Kicking off Sherryfest
Saturday, 10/5, 3-5pm
This Saturday, sherry will flow across NYC, including Crush.
Last year's Sherryfest NYC was epic, spawning Sherryfests on the West Coast and Toronto.
Like last year, to kick things off, retailers across the city will be pouring sherry on Saturday, October 5th.
Please join us on Saturday, October 5th from 3-5pm, when we celebrate Sherry week in style with a trio of sherries that drive home just how compelling this neglected category is. See below for a list of what we're pouring.
All next week NYC will be filled with some of the best producers in sherry. It's really worth checking out the Sherryfest website for their list of dinners with top Sherry producers.
Sherry can be wicked complicated wines that are absolutely unique. Sherry is one of the most unique combinations of terroir and technique, soil and solera, wines that are blended, aged and then recombined in a process that is singular and confusing and wonderful.
Join us on Saturday for some of the region's best and most fascinating examples.
Please be sure to RSVP to firstname.lastname@example.org.
Crush Wine & Spirits
La Bota Fino Macharnudo #35 – La Bota's Fino comes from Valdespino's famed Inocente solera, a fino sourced from Macharnudo Alto, a single vineyard that boasts the highest altitude in Jerez and that's famed for the purity of its chalk soils.
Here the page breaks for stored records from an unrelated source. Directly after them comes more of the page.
--- config.mk ---
export PLATFORM = sky130hd
export DESIGN_NAME = tsar_regs
export DESIGN_NICKNAME = d
export VERILOG_FILES = /design/src/design/tsar_regs.v
export VERILOG_INCLUDE_DIRS = /design/src /design/src/design
export SDC_FILE = /design/constraint.sdc
export NUM_CORES = 1
export LEC_CHECK = 0
export ABC_AREA = 1
export BUFFER_PORTS_ARGS = -buffer_cell sky130_fd_sc_hd__buf_2
export CAP_MARGIN = 30
export CORE_UTILIZATION = 50
export CTS_CLUSTER_DIAMETER = 200
export DETAILED_ROUTE_END_ITERATION = 8
export MAX_ROUTING_LAYER = met4
export PLACE_DENSITY = 0.74
export SLEW_MARGIN = 5
export SYNTH_ARGS = -nofsm -noshare
export SYNTH_HDL_FRONTEND = slang
export SYNTH_SLANG_ARGS = --single-unit
--- constraint.sdc ---
create_clock -name clk -period 2.8 [get_ports clk]
set_input_delay 0.84 -clock clk [delete_from_list [all_inputs] [get_ports clk]]
set_output_delay 0.84 -clock clk [all_outputs]
set_load 0.1 [all_outputs]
Valdespino's Inocente Solera is around 11 years old, and following Equipo Navazos' standard procedure, it's bottled with only the slightest filtration after a rigorous selection process. Both of these qualities are unusual: the majority of finos clock in at three to five years of age and are aggressively filtered.
Valdespino Amontillado Tio Diego – Valdespino's Tio Diego is also sourced from Macharnudo Alto. Tio Diego is one of the most, and likely the most, dramatic example of long-flor aging. The longer an Amontillado ages under flor, the racier and more Fino-like the wine is. The more time it ages oxidatively (without the flor) the deeper and richer and the more caramel notes it has. Tio Diego has a brightness and poise that makes it startlingly finessed and a discreet richness adds complexity and a haunting regalness. There's a fascinating juxtaposition between steeliness and cut and layered notes of toasted nuts and caramel spiked with a sunny, citrus quality.
Fernando de Castilla Oloroso Antique – Fernando de Castilla is a quality-obsessed boutique bodega. Across the board, the quality of their Antique range is through the roof. Their Oloroso Antique offers a perfect contrast to the cut shown by the two wines above with its glycerin richness. There's a classy elegance to the oloroso as it delivers notes of burnt oranges, walnuts, polish and spices.